All tokens are delimited by white space so I start by converting spaces in quoted strings (strings between backticks) into \\s to ensure they will be treated as single tokens later. This uses findStrings(), which works its way along each line, extracting the head character and calling itself recursively until it reaches the end of the line.

Next I create an array of lines, where each item is an object with the line number and the text of the line. This will be needed (among other things) when displaying errors.

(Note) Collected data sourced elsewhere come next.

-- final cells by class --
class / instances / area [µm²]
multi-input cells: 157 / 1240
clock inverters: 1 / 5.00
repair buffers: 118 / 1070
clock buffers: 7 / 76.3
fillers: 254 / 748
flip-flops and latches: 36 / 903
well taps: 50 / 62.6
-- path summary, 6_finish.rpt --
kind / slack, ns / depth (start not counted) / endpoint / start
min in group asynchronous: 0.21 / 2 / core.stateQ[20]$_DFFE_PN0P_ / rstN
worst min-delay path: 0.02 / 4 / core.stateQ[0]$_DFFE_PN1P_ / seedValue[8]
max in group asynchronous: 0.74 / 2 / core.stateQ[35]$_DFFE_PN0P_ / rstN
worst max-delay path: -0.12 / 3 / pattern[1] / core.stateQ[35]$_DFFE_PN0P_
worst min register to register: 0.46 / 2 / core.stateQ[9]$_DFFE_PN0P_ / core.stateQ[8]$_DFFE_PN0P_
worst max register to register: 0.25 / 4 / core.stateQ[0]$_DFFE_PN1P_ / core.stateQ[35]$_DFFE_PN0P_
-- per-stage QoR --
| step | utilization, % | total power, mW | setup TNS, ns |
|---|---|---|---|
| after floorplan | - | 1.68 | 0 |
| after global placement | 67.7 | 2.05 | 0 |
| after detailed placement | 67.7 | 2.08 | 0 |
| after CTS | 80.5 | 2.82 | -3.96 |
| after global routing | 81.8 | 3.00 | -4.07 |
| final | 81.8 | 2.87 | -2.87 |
**config.mk**
```make
export PLATFORM = sky130hd
export DESIGN_NAME = adc_phase_clkgen
export DESIGN_NICKNAME = d
export VERILOG_FILES = /design/src/rtl/acg_pkg.sv /design/src/rtl/acg_ctrl.sv /design/src/rtl/acg_datapath.sv /design/src/rtl/adc_phase_clkgen.sv
export SDC_FILE = /design/constraint.sdc
export NUM_CORES = 1
export LEC_CHECK = 0
export BUFFER_PORTS_ARGS = -buffer_cell sky130_fd_sc_hd__buf_2
export CAP_MARGIN = 5
export CELL_PAD_IN_SITES_DETAIL_PLACEMENT = 0
export CELL_PAD_IN_SITES_GLOBAL_PLACEMENT = 2
export CORE_AREA = 2 2 87 89
export DETAILED_ROUTE_END_ITERATION = 8
export DIE_AREA = 0 0 89 91
export GPL_TIMING_DRIVEN = 0
export PLACE_DENSITY_LB_ADDON = 0.1
export SYNTH_ARGS = -nofsm -noshare
export SYNTH_HDL_FRONTEND = slang
export SYNTH_SLANG_ARGS = --single-unit
```
**constraint.sdc**
```tcl
create_clock -name clk -period 5.6 [get_ports clk]
set_clock_uncertainty 0.05 [all_clocks]
set_input_delay 0.28 -clock clk [delete_from_list [all_inputs] [get_ports clk]]
set_output_delay 0.28 -clock clk [all_outputs]
set_load 0.03 [all_outputs]
```
**src/rtl/acg_pkg.sv**
```systemverilog
package acg_pkg;
  typedef struct packed {
    logic load;
    logic clear;
    logic rise;
    logic fall;
  } acgStrobes_t;
endpackage

```
**src/rtl/acg_ctrl.sv**
```systemverilog
module acg_ctrl
  import acg_pkg::*;
#(
  parameter int CFG_W = 8
) (
  input  logic             clk,
  input  logic             rstN,
  input  logic             startReq,
  input  logic             stopReq,
  input  logic             firstEdge,
  input  logic             stretchReq,
  input  logic             clkLevel,
  input  logic [CFG_W-1:0] lastHigh,
  input  logic [CFG_W-1:0] lastLow,
  input  logic             phaseOk,
  output acgStrobes_t      st
);
  logic             running;
  logic [CFG_W-1:0] phaseCnt;
  logic [CFG_W-1:0] phaseLast;
  logic             riseDue;

  assign phaseLast = clkLevel ? lastHigh : lastLow;
  assign riseDue   = running && !clkLevel && (phaseCnt == lastLow);

  always_comb begin
    st = '0;
    if (stopReq) begin
      st.clear = 1'b1;
    end else if (startReq) begin
      st.load = 1'b1;
    end else if (running) begin
      // held edge: stretch always blocks, phase alignment blocks unless first edge
      st.rise = riseDue && !stretchReq && (firstEdge || phaseOk);
      st.fall = clkLevel && (phaseCnt == lastHigh);
    end
  end

  always_ff @(posedge clk or negedge rstN) begin
    if (!rstN) begin
      running  <= 1'b0;
      phaseCnt <= '0;
    end else if (st.clear) begin
      running  <= 1'b0;
      phaseCnt <= '0;
    end else if (st.load) begin
      running  <= 1'b1;
      phaseCnt <= '0;
    end else if (st.rise || st.fall) begin
      phaseCnt <= '0;
    end else if (running && (phaseCnt != phaseLast)) begin
      phaseCnt <= phaseCnt + 1'b1;
    end
  end
endmodule

```
**src/rtl/acg_datapath.sv**
```systemverilog
module acg_datapath
  import acg_pkg::*;
#(
  parameter int CFG_W    = 8,
  parameter int HALF_MAX = 30,
  localparam int HALF_W  = $clog2(HALF_MAX + 1)
) (
  input  logic              clk,
  input  logic              rstN,
  input  acgStrobes_t       st,
  input  logic [CFG_W-1:0]  periodCfg,
  input  logic [CFG_W-1:0]  phaseCfg,
  input  logic              syncEn,
  input  logic [CFG_W-1:0]  globalPhase,
  output logic              adcClk,
  output logic              riseStrobe,
  output logic              fallStrobe,
  output logic [HALF_W-1:0] halfCycle,
  output logic [CFG_W-1:0]  lastHigh,
  output logic [CFG_W-1:0]  lastLow,
  output logic              phaseOk
);
  logic [CFG_W-1:0] periodL;
  logic [CFG_W-1:0] phaseL;
  logic             syncL;
  logic [CFG_W-1:0] halfP;

  assign halfP    = periodL >> 1;
  assign lastHigh = halfP;
  assign lastLow  = (periodL == '0) ? '0 : (periodL - halfP - 1'b1);
  assign phaseOk  = !syncL || (globalPhase == phaseL);

  always_ff @(posedge clk or negedge rstN) begin
    if (!rstN) begin
      periodL <= '0;
      phaseL  <= '0;
      syncL   <= 1'b0;
    end else if (st.load) begin
      periodL <= periodCfg;
      phaseL  <= phaseCfg;
      syncL   <= syncEn;
    end
  end

  always_ff @(posedge clk or negedge rstN) begin
    if (!rstN) begin
      adcClk     <= 1'b0;
      halfCycle  <= '0;
      riseStrobe <= 1'b0;
      fallStrobe <= 1'b0;
    end else begin
      riseStrobe <= st.rise;
      fallStrobe <= st.fall;
      if (st.clear || st.load) begin
        adcClk    <= 1'b0;
        halfCycle <= '0;
      end else if (st.rise || st.fall) begin
        adcClk <= st.rise;
        if (halfCycle != HALF_W'(HALF_MAX)) halfCycle <= halfCycle + 1'b1;
      end
    end
  end
endmodule

```
**src/rtl/adc_phase_clkgen.sv**
```systemverilog
module adc_phase_clkgen
  import acg_pkg::*;
#(
  parameter int CFG_W    = 8,
  parameter int HALF_MAX = 30,
  localparam int HALF_W  = $clog2(HALF_MAX + 1)
) (
  input  logic              clk,
  input  logic              rstN,
  input  logic              startReq,
  input  logic              stopReq,
  input  logic [CFG_W-1:0]  periodCfg,
  input  logic [CFG_W-1:0]  phaseCfg,
  input  logic              syncEn,
  input  logic [CFG_W-1:0]  globalPhase,
  input  logic              firstEdge,
  input  logic              stretchReq,
  output logic              adcClk,
  output logic              riseStrobe,
  output logic              fallStrobe,
  output logic [HALF_W-1:0] halfCycle
);
  acgStrobes_t      st;
  logic [CFG_W-1:0] lastHigh;
  logic [CFG_W-1:0] lastLow;
  logic             phaseOk;

  acg_ctrl #(.CFG_W(CFG_W)) u_ctrl (
    .clk(clk), .rstN(rstN), .startReq(startReq), .stopReq(stopReq),
    .firstEdge(firstEdge), .stretchReq(stretchReq), .clkLevel(adcClk),
    .lastHigh(lastHigh), .lastLow(lastLow), .phaseOk(phaseOk), .st(st)
  );

  acg_datapath #(.CFG_W(CFG_W), .HALF_MAX(HALF_MAX)) u_dp (
    .clk(clk), .rstN(rstN), .st(st), .periodCfg(periodCfg),
    .phaseCfg(phaseCfg), .syncEn(syncEn), .globalPhase(globalPhase),
    .adcClk(adcClk), .riseStrobe(riseStrobe), .fallStrobe(fallStrobe),
    .halfCycle(halfCycle), .lastHigh(lastHigh), .lastLow(lastLow),
    .phaseOk(phaseOk)
  );
endmodule

```
File: src/rtl/idpw_pkg.sv
// Shared constants and types for the identification page write controller.
// Assumes an 8-bit serial byte and a 16-bit address field.
package idpw_pkg;
    localparam int          BYTE_W       = 8;
    localparam logic [7:0]  OPC_WR_IDPG  = 8'h82;
    localparam int          SEL_BIT_HI   = 2;   // address bit 10 as bit 2 of the high byte

    typedef enum logic [1:0] {
        PH_OPC  = 2'd0,
        PH_ADH  = 2'd1,
        PH_ADL  = 2'd2,
        PH_DATA = 2'd3
    } phase_t;

    typedef struct packed {
        logic [7:0] opcode;
        logic       addr_sel;     // address bit 10
        logic       data_seen;    // at least one complete data byte
        logic       on_boundary;  // bit count is a multiple of 8
    } frame_info_t;
endpackage

File: src/rtl/idpw_sync.sv
// Multi-bit synchronizer with edge detection.
// Each input bit passes through STAGES flops. One more flop yields rise and fall pulses.
// Assumes the inputs change slowly compared with clk.
module idpw_sync #(
    parameter int             N       = 3,
    parameter int             STAGES  = 2,
    parameter logic [N-1:0]   RST_VAL = '0
) (
    input  logic         clk,
    input  logic         rst_n,
    input  logic [N-1:0] din,
    output logic [N-1:0] lvl,
    output logic [N-1:0] rise,
    output logic [N-1:0] fall
);
    logic [N-1:0] prev_q;

    genvar s;
    for (s = 0; s < STAGES; s++) begin : g_stg
        logic [N-1:0] q;
        if (s == 0) begin : g_first
            // first stage samples the raw pins
            always_ff @(posedge clk) begin
                if (!rst_n) q <= RST_VAL;
                else        q <= din;
            end
        end else begin : g_next
            // later stages shift the previous stage along
            always_ff @(posedge clk) begin
                if (!rst_n) q <= RST_VAL;
                else        q <= g_stg[s-1].q;
            end
        end
    end

    assign lvl = g_stg[STAGES-1].q;

    // remember last synchronized level for edge detection
    always_ff @(posedge clk) begin
        if (!rst_n) prev_q <= RST_VAL;
        else        prev_q <= lvl;
    end

    assign rise = lvl & ~prev_q;
    assign fall = ~lvl & prev_q;
endmodule

File: src/rtl/idpw_deser.sv
// Frame deserializer. It shifts serial bits into bytes and tracks the frame phase.
// It keeps the opcode and address bit 10, and issues one byte strobe per completed byte.
// Assumes frame_start, sck_rise and cs_active come from one synchronizer.
module idpw_deser import idpw_pkg::*; (
    input  logic              clk,
    input  logic              rst_n,
    input  logic              frame_start,
    input  logic              cs_active,
    input  logic              sck_rise,
    input  logic              mosi,
    output logic              byte_stb,
    output logic [BYTE_W-1:0] byte_data,
    output phase_t            byte_phase,
    output frame_info_t       info
);
    logic [2:0]        bit_idx;
    logic [BYTE_W-2:0] shift_q;
    phase_t            phase_q;
    logic [7:0]        opcode_q;
    logic              sel_q;
    logic              seen_q;

    logic [BYTE_W-1:0] assembled;
    assign assembled = {shift_q, mosi};

    // shift bits, close bytes and advance the phase
    always_ff @(posedge clk) begin
        if (!rst_n) begin
            bit_idx    <= '0;
            shift_q    <= '0;
            phase_q    <= PH_OPC;
            opcode_q   <= '0;
            sel_q      <= 1'b0;
            seen_q     <= 1'b0;
            byte_stb   <= 1'b0;
            byte_data  <= '0;
            byte_phase <= PH_OPC;
        end else begin
            byte_stb <= 1'b0;
            if (frame_start) begin
                bit_idx  <= '0;
                shift_q  <= '0;
                phase_q  <= PH_OPC;
                opcode_q <= '0;
                sel_q    <= 1'b0;
                seen_q   <= 1'b0;
            end else if (sck_rise && cs_active) begin
                shift_q <= assembled[BYTE_W-2:0];
                bit_idx <= bit_idx + 3'd1;
                if (bit_idx == 3'd7) begin
                    byte_stb   <= 1'b1;
                    byte_data  <= assembled;
                    byte_phase <= phase_q;
                    case (phase_q)
                        PH_OPC: begin
                            opcode_q <= assembled;
                            phase_q  <= PH_ADH;
                        end
                        PH_ADH: begin
                            sel_q   <= assembled[SEL_BIT_HI];
                            phase_q <= PH_ADL;
                        end
                        PH_ADL: phase_q <= PH_DATA;
                        default: seen_q <= 1'b1;
                    endcase
                end
            end
        end
    end

    assign info.opcode      = opcode_q;
    assign info.addr_sel    = sel_q;
    assign info.data_seen   = seen_q;
    assign info.on_boundary = (bit_idx == 3'd0);
endmodule

File: src/rtl/idpw_store.sv
// Staging buffer and page array.
// Data bytes land in the staging entry picked by a wrapping offset and mark that entry.
// On commit, every marked entry is copied into the page in one clock.
// Assumes commit never coincides with a byte strobe.
module idpw_store import idpw_pkg::*; #(
    parameter int                PAGE_BYTES = 128,
    parameter logic [BYTE_W-1:0] ERASE_VAL  = 8'hFF,
    localparam int               ADDR_W     = $clog2(PAGE_BYTES)
) (
    input  logic              clk,
    input  logic              rst_n,
    input  logic              frame_start,
    input  logic              byte_stb,
    input  logic [BYTE_W-1:0] byte_data,
    input  phase_t            byte_phase,
    input  logic              commit,
    input  logic [ADDR_W-1:0] rd_addr,
    output logic [BYTE_W-1:0] rd_data
);
    logic [BYTE_W-1:0]     stage_q [PAGE_BYTES];
    logic [BYTE_W-1:0]     page_q  [PAGE_BYTES];
    logic [PAGE_BYTES-1:0] mark_q;
    logic [ADDR_W-1:0]     off_q;
    logic                  data_wr;

    assign data_wr = byte_stb && (byte_phase == PH_DATA);

    // load the start offset from the address low byte, then step it on each data byte
    always_ff @(posedge clk) begin
        if (!rst_n)                                        off_q <= '0;
        else if (byte_stb && byte_phase == PH_ADL)         off_q <= byte_data[ADDR_W-1:0];
        else if (data_wr)                                  off_q <= off_q + 1'b1;
    end

    // capture data bytes into staging and mark them; clear marks at frame start
    always_ff @(posedge clk) begin
        if (!rst_n) begin
            mark_q <= '0;
            for (int i = 0; i < PAGE_BYTES; i++) stage_q[i] <= '0;
        end else if (frame_start) begin
            mark_q <= '0;
        end else if (data_wr) begin
            for (int i = 0; i < PAGE_BYTES; i++) begin
                if (off_q == ADDR_W'(i)) begin
                    stage_q[i] <= byte_data;
                    mark_q[i]  <= 1'b1;
                end
            end
        end
    end

    // copy marked staging entries into the page on commit
    always_ff @(posedge clk) begin
        if (!rst_n) begin
            for (int i = 0; i < PAGE_BYTES; i++) page_q[i] <= ERASE_VAL;
        end else if (commit) begin
            for (int i = 0; i < PAGE_BYTES; i++) begin
                if (mark_q[i]) page_q[i] <= stage_q[i];
            end
        end
    end

    assign rd_data = page_q[rd_addr];
endmodule

File: src/rtl/idpw_ctrl.sv
// Command decision and write timer.
// At frame end it classifies the frame as ignored, rejected or accepted.
// Accepted frames start a TW_CYCLES write cycle; rejected ones clear the enable latch.
// Assumes frame_end is a single-cycle pulse.
module idpw_ctrl import idpw_pkg::*; #(
    parameter int  TW_CYCLES = 1000,
    localparam int CNT_W     = $clog2(TW_CYCLES + 1)
) (
    input  logic        clk,
    input  logic        rst_n,
    input  logic        frame_end,
    input  frame_info_t info,
    input  logic        wel_set,
    input  logic [1:0]  bp_in,
    input  logic        lock_in,
    output logic        wip,
    output logic        wel,
    output logic        commit
);
    logic [CNT_W-1:0] cnt_q;
    logic             well_formed;
    logic             guards_ok;
    logic             reject;
    logic             done;

    assign well_formed = (info.opcode == OPC_WR_IDPG) && !info.addr_sel && info.data_seen;
    assign guards_ok   = info.on_boundary && wel && (bp_in != 2'b11) && !wip && !lock_in;
    assign commit      = frame_end && well_formed && guards_ok;
    assign reject      = frame_end && well_formed && !guards_ok;
    assign done        = wip && (cnt_q == '0);

    // run the self-timed write cycle
    always_ff @(posedge clk) begin
        if (!rst_n) begin
            wip   <= 1'b0;
            cnt_q <= '0;
        end else if (commit) begin
            wip   <= 1'b1;
            cnt_q <= CNT_W'(TW_CYCLES - 1);
        end else if (done) begin
            wip   <= 1'b0;
        end else if (wip) begin
            cnt_q <= cnt_q - 1'b1;
        end
    end

    // enable latch: clearing beats setting
    always_ff @(posedge clk) begin
        if (!rst_n)              wel <= 1'b0;
        else if (done || reject) wel <= 1'b0;
        else if (wel_set)        wel <= 1'b1;
    end
endmodule

File: src/rtl/idpage_write_ctrl.sv
// Top of the identification page write controller.
// Synchronizes the serial pins, deserializes the frame, stages the data and decides at chip-select rise.
// Assumes spi_sck is slow enough that each level spans several clk cycles.
module idpage_write_ctrl import idpw_pkg::*; #(
    parameter int                PAGE_BYTES  = 128,
    parameter int                TW_CYCLES   = 1000,
    parameter int                SYNC_STAGES = 2,
    parameter logic [BYTE_W-1:0] ERASE_VAL   = 8'hFF,
    localparam int               ADDR_W      = $clog2(PAGE_BYTES)
) (
    input  logic              clk,
    input  logic              rst_n,
    input  logic              spi_sck,
    input  logic              spi_cs_n,
    input  logic              spi_mosi,
    input  logic              wel_set,
    input  logic [1:0]        bp_in,
    input  logic              lock_in,
    input  logic [ADDR_W-1:0] rd_addr,
    output logic              wip,
    output logic              wel,
    output logic [BYTE_W-1:0] rd_data
);
    logic [2:0]        s_lvl, s_rise, s_fall;
    logic              cs_rise, cs_fall, cs_active, sck_rise, mosi_s;
    logic              byte_stb;
    logic [BYTE_W-1:0] byte_data;
    phase_t            byte_phase;
    frame_info_t       info;
    logic              commit;
    logic              unused_sync_bits;

    idpw_sync #(.N(3), .STAGES(SYNC_STAGES), .RST_VAL(3'b100)) u_sync (
        .clk  (clk),
        .rst_n(rst_n),
        .din  ({spi_cs_n, spi_sck, spi_mosi}),
        .lvl  (s_lvl),
        .rise (s_rise),
        .fall (s_fall)
    );

    assign cs_rise   = s_rise[2];
    assign cs_fall   = s_fall[2];
    assign cs_active = !s_lvl[2];
    assign sck_rise  = s_rise[1];
    assign mosi_s    = s_lvl[0];
    assign unused_sync_bits = ^{s_lvl[1], s_rise[0], s_fall[1:0]};

    idpw_deser u_deser (
        .clk        (clk),
        .rst_n      (rst_n),
        .frame_start(cs_fall),
        .cs_active  (cs_active),
        .sck_rise   (sck_rise),
        .mosi       (mosi_s),
        .byte_stb   (byte_stb),
        .byte_data  (byte_data),
        .byte_phase (byte_phase),
        .info       (info)
    );

    idpw_store #(.PAGE_BYTES(PAGE_BYTES), .ERASE_VAL(ERASE_VAL)) u_store (
        .clk        (clk),
        .rst_n      (rst_n),
        .frame_start(cs_fall),
        .byte_stb   (byte_stb),
        .byte_data  (byte_data),
        .byte_phase (byte_phase),
        .commit     (commit),
        .rd_addr    (rd_addr),
        .rd_data    (rd_data)
    );

    idpw_ctrl #(.TW_CYCLES(TW_CYCLES)) u_ctrl (
        .clk      (clk),
        .rst_n    (rst_n),
        .frame_end(cs_rise),
        .info     (info),
        .wel_set  (wel_set),
        .bp_in    (bp_in),
        .lock_in  (lock_in),
        .wip      (wip),
        .wel      (wel),
        .commit   (commit)
    );
endmodule

File: config.mk
export PLATFORM = sky130hd
export DESIGN_NAME = idpage_write_ctrl
export DESIGN_NICKNAME = d
export VERILOG_FILES = /design/src/rtl/idpw_pkg.sv /design/src/rtl/idpw_sync.sv /design/src/rtl/idpw_deser.sv /design/src/rtl/idpw_store.sv /design/src/rtl/idpw_ctrl.sv /design/src/rtl/idpage_write_ctrl.sv
export SDC_FILE = /design/constraint.sdc
export NUM_CORES = 2
export LEC_CHECK = 0
export ABC_AREA = 1
export BUFFER_PORTS_ARGS = -buffer_cell sky130_fd_sc_hd__buf_2
export CORE_MARGIN = 5
export CORE_UTILIZATION = 36
export CTS_CLUSTER_SIZE = 16
export DETAILED_ROUTE_END_ITERATION = 10
export PLACE_DENSITY = 0.48
export SYNTH_ARGS = -nofsm -noshare
export SYNTH_HDL_FRONTEND = slang
export SYNTH_HIERARCHICAL = 1
export SYNTH_SLANG_ARGS = --single-unit
File: constraint.sdc
create_clock -name clk -period 4 [get_ports clk]
set_clock_uncertainty 0.1 [all_clocks]
set_input_delay 0.4 -clock clk [delete_from_list [all_inputs] [get_ports clk]]
set_output_delay 0.4 -clock clk [all_outputs]
set_load 0.02 [all_outputs]
==> flow_summary_export.csv <==
group,metric,value,unit
drt,vias,57800,
clocking,cts-root-buf,"clkbuf_16",
critical_path,cp_max_fo,36,
layout,final_util,41.1,%
die,rows,185,
critical_path,crit_required,4.40,ns
placement,place_area,96800,µm²
status,outcome,"completed",
power_and_ir_drop,power.leakage,38.5,nW
layout,fin_nets,8196,
sta,max_clock_freq,0.264,GHz
critical_path,critPathKind,"flip-flop to flip-flop",
drt,viasPerCell,4.92,
critical_path,crit_path_end_kind,"flip-flop",
sta,final.setup.tns,0,ns
layout,syn2layout_area_growth,13.7,%
sta,maxSlewHeadroom,12.3,%
critical_path,crit_start,"u_ctrl/wip",
logic_synthesis,synth_warnings,6,
grt,grt_pass1_vias,56900,
min_path,hold_path.class,"input pin to flip-flop",
layout,layout_commonest_cell,"edfxtp_1",
grt,grt.total_usage,19.4,%
die,die_h,516,µm
grt,antenna_found_initial,8,
clocking,numCtsBuffers,234,
run,cap_violations,0,
sta,slew_violations,0,
power_and_ir_drop,finalPower,51.5,mW
drt,totalWireLength,261000,µm
clocking,cts_buffer_depth,3,
power_and_ir_drop,cellInternalPower,40.0,mW
placement,dp_hpwl,164000,µm
die,core,254000,µm²
logic_synthesis,synth.cell_area,92100,µm²
die,dieArea,266000,µm²
sta,worst_pin_slew,1.30,ns
sta,setup_viol,0,
sta,min_period_over_period,94.6,%
power_and_ir_drop,p_sw_share,22.4,%
clocking,cts.clk_slew.worst_paths,0.06,ns
sta,whs,0.126,ns
placement,gp_congestion,0.875,
drt,drc,0,
layout,filler_cell_count,24200,
drt,firstDrtPassIters,6,
layout,final_cell_count_no_fill,11700,
clocking,htreeDepth,4,
critical_path,worst_ep_arrival_time,4.18,ns
grt,grt_first_pass_wirelength,382000,µm
layout,layout.area.seq,65300,µm²
sta,rsz0062_at_grt,"false",
placement,placedCellCount,11300,
sta,layout_setup_ws,0.216,ns
power_and_ir_drop,seqPwrFrac,52.0,%
critical_path,r2r_start,"u_ctrl/wip",
drt,drt_first_iter_violations,5096,
grt,grt_max_degree,221,
min_path,hold_path_startpoint,"spi_cs_n",
sta,post-route-min-period,3.78,ns
layout,design_area,105000,µm²
logic_synthesis,syn_avg_cell_area,11.4,µm²
drt,detail-route-antenna-nets,0,
placement,port_buffers,25,
die,ios,26,
grt,grt_overflow_total,0,
power_and_ir_drop,switchingPower,11.5,mW
critical_path,worst-r2r-setup-slack,0.22,ns
sta,finalHoldViolations,0,
logic_synthesis,syn_inst,8099,
clocking,cts_tree,"built",
power_and_ir_drop,clkPwrFrac,42.8,%
drt,wl_per_cell,22.2,µm
die,die_w,516,µm
power_and_ir_drop,power_density,492,nW/µm²
layout,layout_common_cells,"2048 x edfxtp_1, 1989 x nand2_1, 974 x nand3_1, 730 x inv_1, 671 x nor2_1",
logic_synthesis,syn_nets,8127,
critical_path,startpoint_type,"flip-flop",
layout,drive_gt1_share,15.4,%
clocking,cts_setup_buffers,0,
layout,multiInputGateArea,21700,µm²
die,initial_core_util,36.2,%
power_and_ir_drop,comb_power_share,5.2,%
clocking,clk_latency,0.90,ns
placement,placement.setup.worst_slack,0.256,ns
clocking,clock_sinks,2236,
power_and_ir_drop,max-vdd-ir-drop,0.000407,V
worst max-delay path, cell delays in order, from the launching register on:
cell and delay [ns]:
dfxtp_1 0.32, nor2_2 0.09, nand2_1 0.05, dlygate4sd3_1 0.57, nor2_2 0.12, nand3_2 0.25, inv_1 0.24, inv_8 0.15
buf_12 0.26, buf_4 0.20, o21ai_0 0.92
area by class of cell:
class                      count  share of cell area [%]
tap                         3366                    4.02
inverter                     762                    2.79
clock buffer                 309                    5.99
antenna                        3                 0.00717
multi-input combinational   4647                    20.7
timing repair buffer         287                    2.68
clock inverter               133                    1.47
sequential                  2236                    62.3
registers in the layout, summed over array words and instances, names as in the netlist, 2 cells and up:
| register | count |
|---|---|
| u_store/off_q | 7 |
| u_deser/byte_data | 8 |
| u_deser/byte_phase | 2 |
| u_deser/shift_q | 7 |
| u_sync/lvl | 3 |
| u_sync/g_stg.q | 3 |
| u_ctrl/cnt_q | 10 |
| u_store/page_q | 1024 |
| u_store/mark_q | 128 |
| u_sync/prev_q | 2 |
| u_deser/bit_idx | 3 |
| u_store/stage_q | 1024 |
| u_deser/phase_q | 2 |
| u_deser/opcode_q | 8 |
routing by layer:
layer	share of wire [%]	vias up	GRT usage (%)
met5	0	-	0
met3	5.3	371	2.53
li1	-	27200	-
met1	45	28700	27.2
met4	3.4	0	6.50
met2	47	1561	31.2
power groups by stage:
stage | Combinational [mW] | Sequential (mW) | Clock [mW]
2_1_floorplan | 1.70 | 27.1 | 0
3_3_place_gp | 2.65 | 27.3 | 0
3_5_place_dp | 2.67 | 27.3 | 0
4_1_cts | 2.68 | 26.8 | 22.6
5_1_grt | 2.91 | 26.8 | 23.6
6_report | 2.66 | 26.8 | 22.0
final timing paths:
kind | endpoint | depth (start not counted)
min reg2reg | u_sync/lvl[2] | 2
max reg2reg | u_store/page_q[109][6] | 10
min | u_sync/g_stg[0].q[2] | 4
max | u_store/page_q[109][6] | 10
what timing repair did:
action / CTS / global route
hold buffers: 8 / 0
endpoints found under the hold margin: 19 / 0
gates resized for setup: 0 / 4
endpoints found under the setup margin: 0 / 23
(Power assumes the default switching activity.)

Then I create an array of tokens, where each item carries information about its index and the line it's in. Looking at the code I can't figure how it works - I'd need to step through it.

Empty tokens are filtered out and \\s converted back to space, then comments are filtered out. The result is a list of lines and a list of tokens; the second of these is what goes forward to the compiler.

The functions markComments() and findStrings() are almost certainly responsible for the rather slow performance of the tokenizer. They are heavily recursive pure functions and should probably be replaced by standard mutable functions. I'll do that when I get some time, then the speed of handling incoming scripts will go up dramatically.